For the past three years, we have been busy.
Became impregnated. Took belly pics like this at 5 months. Thought being pregnant was adorable.
Then THAT (see picture above) became THIS….
10.1 lbs of man beast baby.
I spent the entire month of June 2013 sitting on a frozen bag of peas. Thanks for the pressure dude.
Then he showed up. Leisurely I might add. Feel free to be two weeks late man. Oh while you are in there can you figure out how to play jump rope with my sciatic nerve some more? Don’t worry, he eventually showed up. 10.1 lbs of awesome. The first thing he did in this world was take a giant poop on my chest. I wasn’t worried about it a the time. I loved him anyways.
.
The journey for me was super tough. Lack of sleep. Hormone tornado. Non-awareness of how my diet was slowly tearing my body apart. Becoming a parent is an adjustment like no other.
Good thing he was worth all of it.
So I needed another. You know I am greedy for babies.
This guy showed up..
So OBVIOUSLY it was the right decision.!
Beautiful, life altering, madness.
Sometimes older women in the super market check out will say,
“Aw!How old are they?”
“Ben is 18 months and Jack is 5 months.”
The woman just laughs and shakes her head, “Got your hands full eh?”
This stranger is laughing at you. Directly at you.You chuckle as well. It’s like they know without me saying any words, that this morning, I wrestled and pinned the older minion down while he twisted his body and swung his poop covered butt at me. You keep his feet pinned together with your right hand, and you have 27 wipes in your left hand and you are just fighting the good fight. Finally when you get the diaper on and think you have won the battle. You look over and see your baby puke all over his play chair and the dog is licking it up. Yup, sounds about right. Filthy frat house.
The lady in the grocery store gets it. She has been there.
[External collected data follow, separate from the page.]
This design comes from an exercise in tuning for small area, a short achievable clock period and few clock cycles per item on the open sky130 flow, not from production work. The RTL was checked by simulation tests, not by an equivalence proof against the original design. Power figures rest on the tool's default switching activity, not on a simulated workload.

run a:
Design msr_codec, start of the top module:
module msr_codec (
    input  wire       clk,
    input  wire       rst,
    input  wire       cmd_valid,
    output wire       cmd_ready,
    input  wire [1:0] cmd_op,       
    input  wire [1:0] cmd_track,    
    input  wire [7:0] cmd_len,      
    input  wire       in_valid,
    output wire       in_ready,
    input  wire [7:0] in_data,
    output wire       out_valid,
    input  wire       out_ready,
    output wire [7:0] out_data,
    output wire       rsp_valid,
    input  wire       rsp_ready,
    output wire [3:0] rsp_err,      
    output wire       rsp_flag,     
    output wire [7:0] rsp_index,    
    output wire [7:0] rsp_char,     
    output wire [7:0] lrc
);
    localparam OP_ENCODE = 2'd0;
    localparam OP_DECODE = 2'd1;
    localparam OP_REVERSE = 2'd2;
    localparam OP_LRCCHK = 2'd3;
    reg        busy;          
    reg        cmd_rdy;       
    reg        trk1;          
    reg        enc;           
    reg        pt;            
    reg        rev;           
    reg        lrcop;         
    reg        len1;          
    reg [7:0]  rem;           
    reg        rem1;          
    reg        remnz;         
    reg        in_rdy;
    reg        bad;
    reg [7:0]  bad_index;     
    reg [7:0]  bad_char;
    reg [3:0]  err_q;
    reg        flag_q;
    reg [5:0]  acc;           
    reg [7:0]  lrc_q;
    reg        rsp_v;
    reg        started;       
    reg [7:0]  wp;            
    reg [7:0]  rp;            
    reg        rd_all;        
  ...
==> flow/config.mk <==
export PLATFORM = sky130hd
export DESIGN_NAME = msr_codec
export DESIGN_NICKNAME = msr_codec
export VERILOG_FILES = /design/flow/design.v
export SDC_FILE = /design/flow/constraint.sdc
export NUM_CORES = 4
export LEC_CHECK = 0
export ABC_AREA = 1
export CAP_MARGIN = 20
export CORE_MARGIN = 2
export CORE_UTILIZATION = 40
export PLACE_DENSITY = 0.6
export SLEW_MARGIN = 20
==> flow/constraint.sdc <==
create_clock -name core_clock -period 10.0 [get_ports {clk}]
set_input_delay 2.0000 -clock core_clock [delete_from_list [all_inputs] [get_ports {clk}]]
set_output_delay 2.0000 -clock core_clock [all_outputs]
set_load 0.01 [all_outputs]
standard.sh (not shown) runs the stock make flow with config.mk's settings and CLKGATE_MAP_FILE= SYNTH_SCRIPT=/design/flow/synth_recipe.tcl, a recipe that flattens the netlist after the stock synthesis.
==> flow/flow/run.sh <==
#!/bin/bash
set -euo pipefail
bash standard.sh SETUP_SLACK_MARGIN=7 \
  "CTS_ARGS=-sink_clustering_enable -repair_clock_nets -sink_clustering_size 26 -sink_clustering_max_diameter 100 -dont_use_dummy_load" \
  finish > orfs_make.log 2>&1
Testbench counts of run a, summed over its fixed seeds: cycles 25,597, ops 192.
Input-level comparison between run b and run a:
diff --git a/flow/design.v b/flow/design.v
--- a/flow/design.v
+++ b/flow/design.v
@@ -97,31 +97,35 @@
     generate
         for (gi = 0; gi < NSLOT; gi = gi + 1) begin : g_ring
             if (gi < 8 * NENT && gi % 8 == 0) begin : g_entry
                 assign esel[gi / 8] = h_wr && enc && (wp[4:3] == gi / 8);
                 always @(posedge clk)
                     ring[gi] <= esel[gi / 8] ? hd[5:0] : ring[(gi + NSLOT - 1) % NSLOT];
             end else begin : g_plain
                 always @(posedge clk)
                     ring[gi] <= ring[gi - 1];
             end
         end
     endgenerate
-    wire [5:0] taps [0:7];
+    wire [5:0] pre [0:7];
     generate
         for (gi = 0; gi < 8; gi = gi + 1) begin : g_tap
-            assign taps[gi] = ring[(gi < 7) ? 32 * gi + 31 : NSLOT - 1];
+            assign pre[gi] = ring[(gi < 7) ? 32 * gi + 30 : NSLOT - 2];
         end
     endgenerate
-    wire [5:0] tq     = taps[rp[7:5]];    
+    wire [2:0] t_idx  = started ? rp[7:5] : 3'd0;
+    wire [5:0] t_next = pre[t_idx];
+    reg  [5:0] tq;                
+    always @(posedge clk)
+        tq <= t_next;
     wire       rp_tap = (rp[4:0] == 5'h1F) || (rp == 8'd253);
     wire [7:0] rp_inc = (rp == 8'd253) ? 8'd0 : rp + 8'd1;
     wire first_ok  = in_rdy && enc && rem1 && ok_so_far && (len1 || (started && rp_tap)) && !v1;
     wire first_try = in_valid && first_ok;       
     wire first     = first_try && alpha;
     wire rd_last  = (rp == wp);
     wire rd_go    = enc && in_done && ok_so_far && !rd_all;
     wire rd       = rd_go && rp_tap && !v1 && !(hv && rd_last);
     wire ck       = enc && in_done && ok_so_far && rd_all && !ck_done && !v1;
     wire [7:0] u_tap = unit_c(trk1, tq);
     wire [7:0] u_in  = unit_c(trk1, in_data[5:0]);
     wire [7:0] u_acc = trk1 ? {1'b0, rev6(acc), ~^acc}
==> notes.md <==
| area after synthesis | run b vs run a | about 0.75% higher |. Diff run b..run a | standby leakage power | negligible. Run b ended with more fraction of area in multi-input gates than run a. Synthesized net count in run b is 0.48% higher than in run a. For post-route core utilization, run a and run b come out practically identical. Sort run b and run a by count of placed standard cells including taps, ascending, and run a comes first. As of run b, global placement routability congestion had risen slightly compared to run a. The synthesized cell count of run b exceeds that of run a by 12. Across both runs, cell area after layout was higher for run b than for run a. Upper clock frequency limit of run a is on par with run b. Floorplan die area (run b over run a): increase, about 0.7%. Aggregate global-route resource usage (lower): run b. Run b: full flow OK, the timing, DRC and antenna checks passed. Going from run a to run b, non-clock buffer total of the final layout shrank by more than 10%. Relative to run a, worst reg-to-reg path cell count has gone down in run b.
Testbench counts of run b, summed over its fixed seeds: cycles 25,597, ops 192.

-- static timing again, ports no longer ideal --
How much do the figures lean on ideal ports? The routed layouts below were timed once more, with nothing changed but the port constraints. Step 1 sets driving cells, clkbuf_16 on the clock port and buf_2 on the other inputs (assumed; they add their load-dependent delay and slew). Step 2 adds t to the input delays and takes it off the output delays; t is the mean of the earliest and latest rising clock arrival at the registers after step 1. Input paths then give back, and output paths get back, about the clock's delay inside the block. a / b / c = ideal ports / drivers / drivers and shift; a / b = the first two.
| run | t, ns | setup WS [ns] | latest minus earliest clock arrival (ns) |
|---|---|---|---|
| run a | 0.675 | 6.869 / 6.802 / 6.407 | 0.073 / 0.072 |
| run b | 0.667 | 6.862 / 6.803 / 6.418 | 0.065 / 0.065 |
After both steps setup and hold are still met in every run listed. The setup slack of run a, which loses most, moves by -0.067 ns with the drivers and by -0.462 ns with both steps.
You got on that magic carpet and flew into a WHOLE NEW WORLD.
A beautiful world.
A confusing world.
A happy world
A infuriating world
A special world
A humbling world.
A world I am so proud of.
But it is A LOT of FREAKING work.
It can cause stress.
Stress makes people fight.
People fight when they have small children.
That is the truth.
So husband dearest and I needed a refresher. We needed a mini vacation.
You know.. hold hands in a street, kiss on a dance floor, give him a “credit card” (You know, swipe your hand up his buttcrack. Outside his pants. Don’t be a pervert.) Then die laughing at the sight of him lurching forward, thrusting his hips at the group of men he is drinking beer with outside a wedding tent. Oh is that last one just me? Normal adults don’t credit card their husband and then keep walking past? I guess I didn’t get that memo.
Alright, it was decided. Good old fashion fun is just what the doctor ordered. Well not so much the doctor, but more the relationship therapist who lives in my head.
LET someone help you. If people out there who love you, want to offer support. Take them up on it. Don’t dwell on whether you are asking too much. Blah blah blah mom guilt stuff ect.
Drop off your children. Give yourself a pep talk about how you are going to enjoy this time. You know they will be living it up at Nana and Papa’s.
Next,
GATHER A TEAM OF HUMANS WHO MAKE YOU LAUGH.
Mom patrol, ready to roll:
Oh ya, and we brought our husbands as well.
Oh and don’t you worry. Seeing the boys when we got back was my favorite part of all. I think the four of us did a variety of extended group hugs all afternoon long.